In designing and conducting the CDaCI Study, tremendous efforts were put in place to ensure the diversity and representativeness of the children enrolled in the CDaCI Study. These efforts included enlisting multiple implant centers from diverse geographic locations across the nation and carefully documenting and comparing the participants to those who were eligible but declined participation. In response to Drs. Belzner and Seal’s comments regarding the representativeness of the CDaCI Study sample, and thus the generalizability of the CDaCI Study results to young children with sensorineural hearing loss fitted with CIs, we provide the race/ethnicity distribution for the CI cohort of the CDaCI Study (Table 1). As can be seen, the percentages for the race/ethnicity categories of the CDaCI Study are similar to, and in fact, the demographic distribution of children with CIs in the CDaCI Study does not significantly differ from, the 2000 U.S. Census data, as was reported in Drs. Belzner and Seal’s review.

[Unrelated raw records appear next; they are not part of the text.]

<file path="src/include/ccc_defines.svh">
`ifndef CCC_DEFINES_SVH
`define CCC_DEFINES_SVH

// Graph shape
`define CCC_NODES 8
`define CCC_EDGE_BITS 28

// Ring of result slots
`define CCC_SLOT_BITS 6

// Input FIFO, 4 entries
`define CCC_FIFO_DEPTH_LOG2 2
`define CCC_ALMOST_FULL_MARGIN 2

// Enough passes to cross the longest path of 8 nodes
`define CCC_PROP_ITERS 7

`define CCC_TAG_BITS 8

`endif
</file>
<file path="src/verilog/cccPkg.sv">
`include "ccc_defines.svh"

package cccPkg;

    // Upper triangle, pairs (i,j) with i < j, i ascending then j ascending
    typedef logic [`CCC_EDGE_BITS-1:0] graphEdges_t;

    typedef logic [$clog2(`CCC_NODES)-1:0] nodeLabel_t;

    // Holds 1 to 8
    typedef logic [$clog2(`CCC_NODES+1)-1:0] compCount_t;

    typedef logic [`CCC_SLOT_BITS-1:0] slotIdx_t;
    typedef logic [`CCC_TAG_BITS-1:0] graphTag_t;

    typedef struct packed {
        graphEdges_t edges;
        slotIdx_t slot;
    } fifoEntry_t;

    // Input bookkeeping per ring slot
    typedef struct packed {
        logic valid;
        graphTag_t tag;
    } validEntry_t;

endpackage

</file>
<file path="src/verilog/graphFeedIfc.sv">
interface graphFeedIfc import cccPkg::*; ();

    logic available;
    logic request;
    graphEdges_t edges;
    slotIdx_t slot;

    // FIFO side
    modport source (
        output available,
        output edges,
        output slot,
        input request
    );

    // Engine side
    modport sink (
        input available,
        input edges,
        input slot,
        output request
    );

endinterface

</file>
<file path="src/verilog/connectedCountCore.sv">
`include "ccc_defines.svh"

module connectedCountCore import cccPkg::*; (
    input logic clk,
    input logic rst,
    input logic isBotValid,
    input logic [`CCC_EDGE_BITS-1:0] graphIn,
    input logic [`CCC_TAG_BITS-1:0] tagIn,
    input logic freeze,
    output logic almostFull,
    output logic resultValid,
    output logic [3:0] connectCount,
    output logic [`CCC_TAG_BITS-1:0] tagOut
);

    slotIdx_t slot;
    logic lapped;
    logic readLapped;
    fifoEntry_t pushEntry;
    validEntry_t validIn;
    validEntry_t validOut;
    compCount_t collectorOut;
    logic load;
    logic propagate;
    logic finish;
    logic resultWrite;
    slotIdx_t resultSlot;
    compCount_t resultCount;

    graphFeedIfc feed ();

    slotRing ring (.clk(clk), .rst(rst), .freeze(freeze), .slot(slot), .lapped(lapped));

    // Graph travels with the slot it must return to
    assign pushEntry = '{edges: graphIn, slot: slot};

    graphFifo inputFifo (
        .clk(clk),
        .rst(rst),
        .push(isBotValid),
        .pushData(pushEntry),
        .almostFull(almostFull),
        .feed(feed)
    );

    propagationControl control (
        .clk(clk),
        .rst(rst),
        .feed(feed),
        .load(load),
        .propagate(propagate),
        .finish(finish)
    );

    labelEngine engine (
        .clk(clk),
        .rst(rst),
        .feed(feed),
        .load(load),
        .propagate(propagate),
        .finish(finish),
        .resultWrite(resultWrite),
        .resultSlot(resultSlot),
        .resultCount(resultCount)
    );

    // Engine finishes well within one lap, so the write beats the read
    slotMemory #(.payload_t(compCount_t)) collector (
        .clk(clk),
        .writeEnable(resultWrite),
        .writeAddr(resultSlot),
        .writeData(resultCount),
        .readEnable(!freeze),
        .readAddr(slot),
        .readData(collectorOut)
    );

    assign validIn = '{valid: isBotValid, tag: tagIn};

    // Read returns the entry from one lap back, then it is overwritten
    slotMemory #(.payload_t(validEntry_t)) validMemory (
        .clk(clk),
        .writeEnable(!freeze),
        .writeAddr(slot),
        .writeData(validIn),
        .readEnable(!freeze),
        .readAddr(slot),
        .readData(validOut)
    );

    // Lapped as seen by the read now on the memory outputs
    always_ff @(posedge clk) begin
        if (rst) begin
            readLapped <= 1'b0;
        end else if (!freeze) begin
            readLapped <= lapped;
        end
    end

    assign resultValid = validOut.valid && readLapped && !freeze;
    assign connectCount = collectorOut;
    assign tagOut = validOut.tag;

endmodule

</file>
<file path="src/verilog/labelEngine.sv">
`include "ccc_defines.svh"

module labelEngine import cccPkg::*; (
    input logic clk,
    input logic rst,
    graphFeedIfc.sink feed,
    input logic load,
    input logic propagate,
    input logic finish,
    output logic resultWrite,
    output slotIdx_t resultSlot,
    output compCount_t resultCount
);

    graphEdges_t edgesQ;
    slotIdx_t slotQ;
    nodeLabel_t labels [`CCC_NODES];
    nodeLabel_t nextLabels [`CCC_NODES];
    compCount_t rootCount;

    // Bit position of pair (a,b) in the upper triangle
    function automatic logic isLinked(graphEdges_t e, int a, int b);
        int lo;
        int hi;
        lo = (a < b) ? a : b;
        hi = (a < b) ? b : a;
        return e[lo * (2 * `CCC_NODES - 1 - lo) / 2 + hi - lo - 1];
    endfunction

    // One pass of min over neighbors
    always_comb begin
        for (int n = 0; n < `CCC_NODES; n++) begin
            nextLabels[n] = labels[n];
            for (int m = 0; m < `CCC_NODES; m++) begin
                if (m != n && isLinked(edgesQ, n, m) && labels[m] < nextLabels[n]) begin
                    nextLabels[n] = labels[m];
                end
            end
        end
    end

    // A node still holding its own index is the root of its component
    always_comb begin
        rootCount = '0;
        for (int n = 0; n < `CCC_NODES; n++) begin
            if (labels[n] == nodeLabel_t'(n)) begin
                rootCount = rootCount + 1'b1;
            end
        end
    end

    always_ff @(posedge clk) begin
        if (load) begin
            edgesQ <= feed.edges;
            slotQ <= feed.slot;
            for (int n = 0; n < `CCC_NODES; n++) begin
                labels[n] <= nodeLabel_t'(n);
            end
        end else if (propagate) begin
            labels <= nextLabels;
        end
        if (finish) begin
            resultSlot <= slotQ;
            resultCount <= rootCount;
        end
    end

    always_ff @(posedge clk) begin
        if (rst) begin
            resultWrite <= 1'b0;
        end else begin
            resultWrite <= finish;
        end
    end

endmodule

</file>
<file path="src/verilog/propagationControl.sv">
`include "ccc_defines.svh"

module propagationControl (
    input logic clk,
    input logic rst,
    graphFeedIfc.sink feed,
    output logic load,
    output logic propagate,
    output logic finish
);

    typedef enum logic [2:0] {
        stateIdle,
        stateFetch,
        stateLoad,
        statePropagate,
        stateFinish
    } ctrlState_t;

    localparam logic [2:0] lastIter = 3'(`CCC_PROP_ITERS - 1);

    ctrlState_t state;
    logic [2:0] iterCount;

    // Request, load, 7 passes, count; write lands 10 cycles after request
    always_ff @(posedge clk) begin
        if (rst) begin
            state <= stateIdle;
            iterCount <= '0;
        end else begin
            case (state)
                stateIdle: begin
                    if (feed.available) begin
                        state <= stateFetch;
                    end
                end
                stateFetch: state <= stateLoad;
                stateLoad: begin
                    state <= statePropagate;
                    iterCount <= '0;
                end
                statePropagate: begin
                    if (iterCount == lastIter) begin
                        state <= stateFinish;
                    end else begin
                        iterCount <= iterCount + 1'b1;
                    end
                end
                stateFinish: state <= stateIdle;
                default: state <= stateIdle;
            endcase
        end
    end

    assign feed.request = state == stateFetch;
    assign load = state == stateLoad;
    assign propagate = state == statePropagate;
    assign finish = state == stateFinish;

endmodule

</file>
<file path="src/verilog/slotRing.sv">
module slotRing import cccPkg::*; (
    input logic clk,
    input logic rst,
    input logic freeze,
    output slotIdx_t slot,
    output logic lapped
);

    // Index steps once per unfrozen cycle
    always_ff @(posedge clk) begin
        if (rst) begin
            slot <= '0;
            lapped <= 1'b0;
        end else if (!freeze) begin
            slot <= slot + 1'b1;
            // First wrap means every slot has been written once
            if (slot == '1) begin
                lapped <= 1'b1;
            end
        end
    end

endmodule

</file>
<file path="src/verilog/slotMemory.sv">
`include "ccc_defines.svh"

module slotMemory import cccPkg::*; #(
    parameter type payload_t = logic
) (
    input logic clk,
    input logic writeEnable,
    input slotIdx_t writeAddr,
    input payload_t writeData,
    input logic readEnable,
    input slotIdx_t readAddr,
    output payload_t readData
);

    localparam int depth = 1 << `CCC_SLOT_BITS;

    payload_t storage [depth];

    // Same-address read and write returns the old entry
    always_ff @(posedge clk) begin
        if (writeEnable) begin
            storage[writeAddr] <= writeData;
        end
        if (readEnable) begin
            readData <= storage[readAddr];
        end
    end

endmodule

</file>
<file path="src/verilog/graphFifo.sv">
`include "ccc_defines.svh"

module graphFifo import cccPkg::*; (
    input logic clk,
    input logic rst,
    input logic push,
    input fifoEntry_t pushData,
    output logic almostFull,
    graphFeedIfc.source feed
);

    localparam int depth = 1 << `CCC_FIFO_DEPTH_LOG2;
    localparam int almostFullLevel = depth - `CCC_ALMOST_FULL_MARGIN;

    fifoEntry_t storage [depth];
    fifoEntry_t headQ;

    logic [`CCC_FIFO_DEPTH_LOG2-1:0] writePtr;
    logic [`CCC_FIFO_DEPTH_LOG2-1:0] readPtr;
    logic [`CCC_FIFO_DEPTH_LOG2:0] occupancy;
    logic pop;

    assign pop = feed.request && feed.available;

    always_ff @(posedge clk) begin
        if (rst) begin
            writePtr <= '0;
            readPtr <= '0;
            occupancy <= '0;
        end else begin
            if (push) begin
                writePtr <= writePtr + 1'b1;
            end
            if (pop) begin
                readPtr <= readPtr + 1'b1;
            end
            case ({push, pop})
                2'b10: occupancy <= occupancy + 1'b1;
                2'b01: occupancy <= occupancy - 1'b1;
                default: occupancy <= occupancy;
            endcase
        end
    end

    always_ff @(posedge clk) begin
        if (push) begin
            storage[writePtr] <= pushData;
        end
        // Head shows up the cycle after a request
        if (pop) begin
            headQ <= storage[readPtr];
        end
    end

    assign almostFull = int'(occupancy) >= almostFullLevel;

    assign feed.available = occupancy != '0;
    assign feed.edges = headQ.edges;
    assign feed.slot = headQ.slot;

endmodule

</file>
<file path="config.mk">
export PLATFORM = sky130hd
export DESIGN_NAME = connectedCountCore
export DESIGN_NICKNAME = d
export VERILOG_FILES = /design/src/verilog/cccPkg.sv /design/src/verilog/graphFeedIfc.sv /design/src/verilog/connectedCountCore.sv /design/src/verilog/labelEngine.sv /design/src/verilog/propagationControl.sv /design/src/verilog/slotRing.sv /design/src/verilog/slotMemory.sv /design/src/verilog/graphFifo.sv
export VERILOG_INCLUDE_DIRS = /design/src /design/src/include
export SDC_FILE = /design/constraint.sdc
export NUM_CORES = 1
export LEC_CHECK = 0
export ABC_AREA = 1
export ABC_CLOCK_PERIOD_IN_PS = 9300
export BUFFER_PORTS_ARGS = -buffer_cell sky130_fd_sc_hd__buf_2
export CORE_UTILIZATION = 50
export DETAILED_ROUTE_END_ITERATION = 8
export GPL_ROUTABILITY_DRIVEN = 0
export PLACE_DENSITY = 0.66
export SYNTH_ARGS = -nofsm -noshare
export SYNTH_HDL_FRONTEND = slang
export SYNTH_SLANG_ARGS = --single-unit
</file>
<file path="constraint.sdc">
create_clock -name clk -period 9.3 [get_ports clk]
set_clock_uncertainty 0.2 [all_clocks]
set_input_delay 0.465 -clock clk [delete_from_list [all_inputs] [get_ports clk]]
set_output_delay 0.465 -clock clk [all_outputs]
set_load 0.01 [all_outputs]
</file>
; ---- Word level (Yosys, flattened, before mapping)
; Memories as Yosys holds them, arrays and structs flattened. A register that Yosys moved wholly into a read port is not among the register bits.
; Cells that the tools add are included.
[totals]
ramBits = 968
regBits = 90
mem_count = 3
word_cells = 258
romBits = 0
in_bits = 40
latchBits = 0
[op_classes]
multipliers = 0
n_shift = 0
div_mod_pow = 0
n_addsub = 13
n_reduce_logical = 70
eq_ne = 18
n_bitwise = 1
mux = 75
order_cmp = 57
[memory_table]
columns = name, words, width, rd, rd_ports_with_merged_regs, write_ports, line_no
row1 = validMemory.storage, 64, 9, 1, 1, 1, slotMemory.sv:17  ; payload_t storage [depth];
row2 = collector.storage, 64, 4, 1, 1, 1, slotMemory.sv:17
row3 = inputFifo.storage, 4, 34, 1, 1, 1, graphFifo.sv:15  ; fifoEntry_t storage [depth];
[op_table]
columns = operator, n
row1 = $mux 3, 59
row2 = $lt 3x3->1, 56
row3 = $logic_and 1x1->1, 59
row4 = $mux 4, 7
row5 = $add 4x1->4 const B, 6
row6 = $eq 3x3->1 const B, 6
row7 = $eq 3x2->1 const B, 4
row8 = $pmux 3 s2, 2
row9 = $pmux 3 s4, 1
row10 = $add 3x1->3 const B, 2
row11 = $add 6x1->6 const B, 1
row12 = $eq 3x1->1 const B, 2
row13 = $eq 6x6->1 const B, 1
row14 = $logic_not 3->1, 2
row15 = $mux 1, 6
row16 = $ne 2x2->1 const B, 3
row17 = $reduce_and 2->1, 3
row18 = $add 2x1->2 const B, 2
row19 = $reduce_bool 2->1, 2
row20 = $ge 3x2->1 const B, 1
row21 = $logic_not 1->1, 3
row22 = $reduce_bool 3->1, 1
row23 = $sub 3x1->3 const B, 1
row24 = $add 1x1->2 const B, 1
row25 = 3 further kinds, 3

; ---- Depth between registers and ports, before layout
; Gate-level depths: netlist of the first run.
[logic_depth]
depth_word = 21
mapped_depth = 51

; ---- Worst setup path before layout of the first run
; Ideal clock, no wire load.
[synth_path]
path_type = register to register
from = reg engine.labels[14] (netlist name)
to = reg engine.labels[14] (netlist name)
required_time_ns = 8.980
setup_time_ns = 0.120
stages_incl_launch_ff = 38
n_path_buf = 1
slack_ns = 2.734
t_arrival_ns = 6.247
cell_sequence = dfxtp_1 -> clkbuf_1 -> inv_1 -> ha_1 -> a21oi_1 -> nand3_4 -> o21ai_0 -> ha_1 -> nand3_2 -> nand3_2 -> o21ai_0 -> ha_1 -> nand2_1 -> inv_1 -> nand2_2 -> nand2_2 -> o21ai_0 -> ha_1 -> [... 2 more ...] -> nand2_2 -> nand2_2 -> o21ai_0 -> ha_1 -> nand2_1 -> inv_1 -> nand2_2 -> nand2_2 -> o21ai_0 -> ha_1 -> a211oi_1 -> nand2_2 -> o21ai_0 -> ha_1 -> a211oi_1 -> nand3_1 -> nand3_1 -> o21ai_1
[synth_between]
elab_chain_cells = 21
[synth_rtl]
columns = item, line_no
row1 = "start, declared", labelEngine.sv:17  ; nodeLabel_t labels [`CCC_NODES];
row2 = "start signal, assigned by index", labelEngine.sv:57  ; labels[n] <= nodeLabel_t'(n);
row3 = "start signal, assigned", labelEngine.sv:60  ; labels <= nextLabels;
row4 = $lt 3x3->1, labelEngine.sv:35  ; if (m != n && isLinked(edgesQ, n, m) && labels[m] < nextLabels[n]) begin
row5 = $logic_and 1x1->1, labelEngine.sv:35
row6 = $mux 3 *, labelEngine.sv:35
row7 = $lt 3x3->1, labelEngine.sv:35
row8 = $logic_and 1x1->1, labelEngine.sv:35
row9 = $mux 3 *, labelEngine.sv:35
row10 = $lt 3x3->1, labelEngine.sv:35
row11 = $logic_and 1x1->1, labelEngine.sv:35
row12 = [... 5 more ...], n/a
row13 = $logic_and 1x1->1, labelEngine.sv:35
row14 = $mux 3 *, labelEngine.sv:35
row15 = $lt 3x3->1, labelEngine.sv:35
row16 = $logic_and 1x1->1, labelEngine.sv:35
row17 = $mux 3 *, labelEngine.sv:35
row18 = $lt 3x3->1, labelEngine.sv:35
row19 = $logic_and 1x1->1, labelEngine.sv:35
row20 = $mux 3 *, labelEngine.sv:35
; Mark *: on every way between the ends. The rest lies on a longest branch, timed or not.
; A chain may end at the register's enable or synchronous reset.

; ---- Worst setup path in the final report of the first run
[layout_path]
from = reg engine.labels[7] (netlist name)
to = reg engine.labels[7] (netlist name)
; Same word-level chain as after synthesis.

==> results of run 1 <==
## power by group through the flow
stage	sequential [mW]	combinational, mW	clock, mW
after global placement	6.04	7.42	0
after global routing	5.95	8.82	4.46
after detailed placement	6.04	7.60	0
final	5.94	7.72	4.24
after floorplan	5.97	6.03	0
after CTS	5.94	7.66	4.28
## registers in the layout, summed over array words and instances, names as in the netlist, 9 cells and up
| register | cells |
|---|---|
| validMemory.readData | 9 |
| inputFifo.storage | 136 |
| engine.labels | 24 |
| collector.storage | 256 |
| engine.edgesQ | 28 |
| validMemory.storage | 576 |
| inputFifo.feed.edges | 28 |
## kinds of logic after synthesis
family / after synthesis
AND/OR/NAND/NOR: 1433
flip-flops: 1105
AO/OA/AOI/OAI: 624
buffers and inverters: 346
adder cells (fa/ha/maj): 91
XOR/XNOR: 10
multiplexers: 1
## final cells by class
class	instances	share of cell area, %
diodes	1	0.004865
clock buffers	123	5.300
clock inverters	75	1.316
well taps	1186	2.885
repair buffers	143	1.999
multi-input cells	2159	23.53
inverters	183	1.350
flip-flops and latches	1105	63.61
## layer usage
layer	up-vias	part of all wire (%)
met4	0	2.7
met5	-	0
li1	13581	-
met1	14437	43
met3	192	6.8
met2	1129	48
## critical path: cells and delay by family (launching register included)
family | cells | cell delay [ps]
DFF | 1 | 790
buffers and inverters | 4 | 650
adders and majority gates | 7 | 2130
AOI/OAI and AO/OA | 10 | 2860
and+or+nand+nor | 15 | 1360
## through the flow
step	total power, mW	hold slack [ps]
final	17.90	58.21
after global routing	19.24	31.09
after CTS	17.87	18.26
after detailed placement	13.64	204.5
after global placement	13.46	203.1
after floorplan	12.00	200.3
## cell usage in the layout (no fill, tap or decap), types with 18 or more instances in the layout
master,instances
dfxtp_1,45
dlygate4sd3_1,30
a22o_1,91
nand3_2,28
a211oi_1,18
a22oi_1,131
a21oi_1,66
nand2_2,73
buf_4,59
o21ai_0,141
inv_1,173
a221oi_1,96
edfxtp_1,1059
ha_1,90
nand2_1,680
buf_2,53
clkinv_1,36
nand3_1,165
o21ai_1,20
clkinv_2,21
clkbuf_16,106
nor2_1,309
o22ai_1,34
nand4_1,129
## worst max path at each step
stage,from,end,slack [ps],cells after the start
2_1_floorplan,engine.labels[14],engine.labels[14],2730,37
3_3_place_gp,engine.labels[7],engine.labels[7],1460,36
3_5_place_dp,engine.labels[7],engine.labels[7],1300,36
4_1_cts,engine.labels[7],engine.labels[7],1300,36
5_1_grt,engine.labels[7],engine.labels[7],560,36
6_report,engine.labels[7],engine.labels[7],1160,36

We agree with Drs. Belzner and Seal that generalization of outcomes has to be done very carefully. Though the CDaCI Study was also shown by the authors to not be representative of the larger deaf population in terms of disabilities and socioeconomic status, our study design and comprehensive data collection regarding these and other important confounds have enabled us to track critical outcomes and correlates of successful CI use while controlling for these confounds with multivariable-adjustment in data analyses (Fink et al., 2007; Markman et al., 2011; Niparko et al., 2010). We believe this approach is critical in assessing real world comparative effectiveness and share Drs. Belzner and Seal's appreciation for the representativeness of the study population.
The CDaCI Study was supported by grant R01 DC004797 from the National Institute on Deafness and Other Communication Disorders, National Institutes of Health.